===== src/sv/h264_nal_unit_reframer_macros.svh =====
// Assertion macros for the H.264 NAL unit reframer.
// Included by modules that check their own logic; expects clk_i and rst_ni in scope.
`ifndef H264_NAL_UNIT_REFRAMER_MACROS_SVH
`define H264_NAL_UNIT_REFRAMER_MACROS_SVH

// Check that an implication holds at every clock edge out of reset.
`define H264NR_ASSERT(name, prop, msg) \
  name: assert property (@(posedge clk_i) disable iff (!rst_ni) (prop)) else $error(msg);

// Check that a condition never occurs out of reset.
`define H264NR_NEVER(name, cond, msg) \
  name: assert property (@(posedge clk_i) disable iff (!rst_ni) !(cond)) else $error(msg);

`endif


===== src/sv/h264nr_pkg.sv =====
// Shared types and constants for the H.264 NAL unit reframer.
// No dependencies; imported by every module of the block.
`timescale 1ns / 1ps

package h264nr_pkg;

  localparam logic FmtAnnexB = 1'b0;
  localparam logic FmtAvcc   = 1'b1;

  localparam logic [4:0] NalTypeIdr = 5'd5;

  localparam int unsigned QueueDepthDefault = 4;

  // m_axis_tuser bit positions
  localparam int unsigned UserByteValid  = 0;
  localparam int unsigned UserUnitDone   = 1;
  localparam int unsigned UserIdrFound   = 2;
  localparam int unsigned UserParseError = 3;
  localparam int unsigned UserWidth      = 4;

  // One input byte's worth of output work: optional start code, then up to four bytes.
  typedef struct packed {
    logic [3:0][7:0] bytes;   // bytes[0] goes out first
    logic [2:0]      n;       // payload byte count, 0..4
    logic            prefix;  // start code precedes bytes[0]
    logic            done;    // last byte of the access unit
    logic            idr;
    logic            err;
  } rec_t;

  typedef struct packed {
    logic full;
    logic empty;
  } fifo_stat_t;

endpackage


===== src/sv/h264nr_front.sv =====
// Front end: parses Annex B or AVCC bytes and classifies each into an output record.
// Depends on h264nr_pkg.
`timescale 1ns / 1ps

module h264nr_front import h264nr_pkg::*; (
  input  logic       clk_i,
  input  logic       rst_ni,
  input  logic       cfg_we_i,
  input  logic       cfg_fmt_i,
  input  logic       in_valid_i,
  input  logic       in_ready_i,
  input  logic [7:0] in_byte_i,
  input  logic       in_last_i,
  output logic       push_o,
  output rec_t       rec_o
);

  logic        fmt_q, fmt_d;
  logic [23:0] la_q, la_d;
  logic [1:0]  cnt_q, cnt_d;
  logic        in_unit_q, in_unit_d;
  logic        head_q, head_d;
  logic [23:0] ls_q, ls_d;
  logic [1:0]  idx_q, idx_d;
  logic [31:0] left_q, left_d;
  logic        idr_q, idr_d;
  logic        unc_q, unc_d;
  logic        err_q, err_d;

  always_comb begin
    logic            accept;
    logic            sc;
    logic            prefix;
    logic            set_head;
    logic            set_err;
    logic [2:0]      n;
    logic [3:0][7:0] bytes;
    logic [31:0]     full_len;

    fmt_d     = fmt_q;
    la_d      = la_q;
    cnt_d     = cnt_q;
    in_unit_d = in_unit_q;
    head_d    = head_q;
    ls_d      = ls_q;
    idx_d     = idx_q;
    left_d    = left_q;
    idr_d     = idr_q;
    unc_d     = unc_q;
    err_d     = err_q;
    push_o    = 1'b0;
    rec_o     = '0;

    accept   = in_valid_i && in_ready_i;
    sc       = 1'b0;
    set_head = 1'b0;
    set_err  = 1'b0;
    n        = 3'd0;
    bytes    = '0;
    full_len = {ls_q, in_byte_i};

    if (fmt_q == FmtAnnexB) begin
      sc = (in_byte_i == 8'h01) && (cnt_q >= 2'd2) && (la_q[15:0] == 16'h0000);
      if (sc) begin
        if ((cnt_q == 2'd3) && (la_q[23:16] != 8'h00) && in_unit_q) begin
          n        = 3'd1;
          bytes[0] = la_q[23:16];
        end
        la_d      = '0;
        cnt_d     = 2'd0;
        in_unit_d = 1'b1;
        set_head  = 1'b1;
      end else begin
        la_d  = {la_q[15:0], in_byte_i};
        cnt_d = (cnt_q == 2'd3) ? 2'd3 : cnt_q + 2'd1;
        if (in_last_i && in_unit_q) begin
          case (cnt_q)
            2'd0: begin
              n     = 3'd1;
              bytes = {24'h000000, in_byte_i};
            end
            2'd1: begin
              n     = 3'd2;
              bytes = {16'h0000, in_byte_i, la_q[7:0]};
            end
            2'd2: begin
              n     = 3'd3;
              bytes = {8'h00, in_byte_i, la_q[7:0], la_q[15:8]};
            end
            default: begin
              n     = 3'd4;
              bytes = {in_byte_i, la_q[7:0], la_q[15:8], la_q[23:16]};
            end
          endcase
        end else if ((cnt_q == 2'd3) && in_unit_q) begin
          n        = 3'd1;
          bytes[0] = la_q[23:16];
        end
      end
    end else begin
      if (!err_q) begin
        if (left_q == 32'd0) begin
          idx_d = idx_q + 2'd1;
          if (idx_q == 2'd3) begin
            if (full_len == 32'd0) begin
              set_err = 1'b1;
            end else begin
              left_d   = full_len;
              set_head = 1'b1;
            end
            ls_d = '0;
          end else begin
            ls_d = full_len[23:0];
          end
        end else begin
          n        = 3'd1;
          bytes[0] = in_byte_i;
          left_d   = left_q - 32'd1;
        end
      end
      if (in_last_i && ((left_d != 32'd0) || (idx_d != 2'd0))) begin
        set_err = 1'b1;
      end
    end

    prefix = head_q && (n != 3'd0);
    head_d = set_head ? 1'b1 : (prefix ? 1'b0 : head_q);
    idr_d  = idr_q | (prefix && (bytes[0][4:0] == NalTypeIdr));
    unc_d  = unc_q | prefix;
    err_d  = err_q | set_err;

    rec_o.bytes  = bytes;
    rec_o.n      = n;
    rec_o.prefix = prefix;
    rec_o.done   = in_last_i;
    rec_o.idr    = idr_d;
    rec_o.err    = err_d || !unc_d;
    push_o       = accept && ((n != 3'd0) || in_last_i);

    if (!accept || in_last_i || cfg_we_i) begin
      if (!accept && !cfg_we_i) begin
        la_d      = la_q;
        cnt_d     = cnt_q;
        in_unit_d = in_unit_q;
        head_d    = head_q;
        ls_d      = ls_q;
        idx_d     = idx_q;
        left_d    = left_q;
        idr_d     = idr_q;
        unc_d     = unc_q;
        err_d     = err_q;
      end else begin
        la_d      = '0;
        cnt_d     = 2'd0;
        in_unit_d = 1'b0;
        head_d    = 1'b0;
        ls_d      = '0;
        idx_d     = 2'd0;
        left_d    = '0;
        idr_d     = 1'b0;
        unc_d     = 1'b0;
        err_d     = 1'b0;
      end
    end
    if (cfg_we_i) begin
      fmt_d = cfg_fmt_i;
    end
  end

  always_ff @(posedge clk_i or negedge rst_ni) begin
    if (!rst_ni) begin
      fmt_q     <= FmtAnnexB;
      la_q      <= '0;
      cnt_q     <= 2'd0;
      in_unit_q <= 1'b0;
      head_q    <= 1'b0;
      ls_q      <= '0;
      idx_q     <= 2'd0;
      left_q    <= '0;
      idr_q     <= 1'b0;
      unc_q     <= 1'b0;
      err_q     <= 1'b0;
    end else begin
      fmt_q     <= fmt_d;
      la_q      <= la_d;
      cnt_q     <= cnt_d;
      in_unit_q <= in_unit_d;
      head_q    <= head_d;
      ls_q      <= ls_d;
      idx_q     <= idx_d;
      left_q    <= left_d;
      idr_q     <= idr_d;
      unc_q     <= unc_d;
      err_q     <= err_d;
    end
  end

endmodule


===== src/sv/h264nr_fifo.sv =====
// Record queue between front end and back end.
// Depends on h264nr_pkg and the assertion macros header.
`timescale 1ns / 1ps
`include "h264_nal_unit_reframer_macros.svh"

module h264nr_fifo import h264nr_pkg::*; #(
  parameter int unsigned Depth = QueueDepthDefault
) (
  input  logic       clk_i,
  input  logic       rst_ni,
  input  logic       push_i,
  input  rec_t       wr_data_i,
  input  logic       pop_i,
  output rec_t       rd_data_o,
  output fifo_stat_t stat_o
);

  localparam int unsigned AddrW = (Depth > 1) ? $clog2(Depth) : 1;
  localparam int unsigned CntW  = $clog2(Depth + 1);

  rec_t             mem [Depth];
  logic [AddrW-1:0] wr_ptr_q, wr_ptr_d;
  logic [AddrW-1:0] rd_ptr_q, rd_ptr_d;
  logic [CntW-1:0]  count_q, count_d;

  assign stat_o.full  = (count_q == CntW'(Depth));
  assign stat_o.empty = (count_q == '0);
  assign rd_data_o    = mem[rd_ptr_q];

  always_comb begin
    wr_ptr_d = wr_ptr_q;
    rd_ptr_d = rd_ptr_q;
    count_d  = count_q;
    if (push_i) begin
      wr_ptr_d = (wr_ptr_q == AddrW'(Depth - 1)) ? '0 : wr_ptr_q + AddrW'(1);
    end
    if (pop_i) begin
      rd_ptr_d = (rd_ptr_q == AddrW'(Depth - 1)) ? '0 : rd_ptr_q + AddrW'(1);
    end
    if (push_i && !pop_i) begin
      count_d = count_q + CntW'(1);
    end else if (pop_i && !push_i) begin
      count_d = count_q - CntW'(1);
    end
  end

  always_ff @(posedge clk_i) begin
    if (push_i) begin
      mem[wr_ptr_q] <= wr_data_i;
    end
  end

  always_ff @(posedge clk_i or negedge rst_ni) begin
    if (!rst_ni) begin
      wr_ptr_q <= '0;
      rd_ptr_q <= '0;
      count_q  <= '0;
    end else begin
      wr_ptr_q <= wr_ptr_d;
      rd_ptr_q <= rd_ptr_d;
      count_q  <= count_d;
    end
  end

  `H264NR_NEVER(a_no_push_full, push_i && stat_o.full, "record pushed into full queue")
  `H264NR_NEVER(a_no_pop_empty, pop_i && stat_o.empty, "record popped from empty queue")

endmodule


===== src/sv/h264nr_back.sv =====
// Back end: expands queued records into output bytes, one transfer per cycle unless m_axis stalls.
// Depends on h264nr_pkg and the assertion macros header.
`timescale 1ns / 1ps
`include "h264_nal_unit_reframer_macros.svh"

module h264nr_back import h264nr_pkg::*; (
  input  logic                 clk_i,
  input  logic                 rst_ni,
  input  rec_t                 rec_i,
  input  fifo_stat_t           stat_i,
  output logic                 pop_o,
  output logic                 m_axis_tvalid,
  input  logic                 m_axis_tready,
  output logic [7:0]           m_axis_tdata,
  output logic                 m_axis_tlast,
  output logic [UserWidth-1:0] m_axis_tuser
);

  logic                 valid_q, valid_d;
  logic [2:0]           idx_q, idx_d;
  logic [7:0]           data_q, data_d;
  logic                 last_q, last_d;
  logic [UserWidth-1:0] user_q, user_d;

  always_comb begin
    logic       load;
    logic [2:0] plen;
    logic [2:0] nm1;
    logic [2:0] last_idx;
    logic [2:0] j;
    logic       rec_last;
    logic       in_prefix;

    plen      = rec_i.prefix ? 3'd4 : 3'd0;
    nm1       = (rec_i.n == 3'd0) ? 3'd0 : rec_i.n - 3'd1;
    last_idx  = plen + nm1;
    rec_last  = (idx_q == last_idx);
    in_prefix = (idx_q < plen);
    j         = idx_q - plen;
    load      = !stat_i.empty && (!valid_q || m_axis_tready);

    valid_d = valid_q;
    idx_d   = idx_q;
    data_d  = data_q;
    last_d  = last_q;
    user_d  = user_q;
    pop_o   = 1'b0;

    if (load) begin
      valid_d = 1'b1;
      if (in_prefix) begin
        data_d = (idx_q == 3'd3) ? 8'h01 : 8'h00;
      end else if (rec_i.n == 3'd0) begin
        data_d = 8'h00;
      end else begin
        data_d = rec_i.bytes[j[1:0]];
      end
      last_d                 = rec_last;
      user_d[UserByteValid]  = in_prefix || (rec_i.n != 3'd0);
      user_d[UserUnitDone]   = rec_i.done && rec_last;
      user_d[UserIdrFound]   = rec_i.done && rec_last && rec_i.idr;
      user_d[UserParseError] = rec_i.done && rec_last && rec_i.err;
      if (rec_last) begin
        pop_o = 1'b1;
        idx_d = 3'd0;
      end else begin
        idx_d = idx_q + 3'd1;
      end
    end else if (m_axis_tready) begin
      valid_d = 1'b0;
    end
  end

  always_ff @(posedge clk_i or negedge rst_ni) begin
    if (!rst_ni) begin
      valid_q <= 1'b0;
      idx_q   <= 3'd0;
    end else begin
      valid_q <= valid_d;
      idx_q   <= idx_d;
    end
  end

  always_ff @(posedge clk_i) begin
    data_q <= data_d;
    last_q <= last_d;
    user_q <= user_d;
  end

  assign m_axis_tvalid = valid_q;
  assign m_axis_tdata  = data_q;
  assign m_axis_tlast  = last_q;
  assign m_axis_tuser  = user_q;

  `H264NR_ASSERT(a_done_is_last, (valid_q && user_q[UserUnitDone]) |-> last_q,
                 "unit done flagged before last transfer of its byte")
  `H264NR_ASSERT(a_status_only_done,
                 (valid_q && !user_q[UserByteValid]) |-> (user_q[UserUnitDone] && data_q == 8'h00),
                 "status-only transfer outside the end of an access unit")

endmodule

= = =

Your task: Report every line from the material above that mentions the word "UserUnitDone".

Your solution:
  localparam int unsigned UserUnitDone   = 1;
      user_d[UserUnitDone]   = rec_i.done && rec_last;
  `H264NR_ASSERT(a_done_is_last, (valid_q && user_q[UserUnitDone]) |-> last_q,
                 (valid_q && !user_q[UserByteValid]) |-> (user_q[UserUnitDone] && data_q == 8'h00),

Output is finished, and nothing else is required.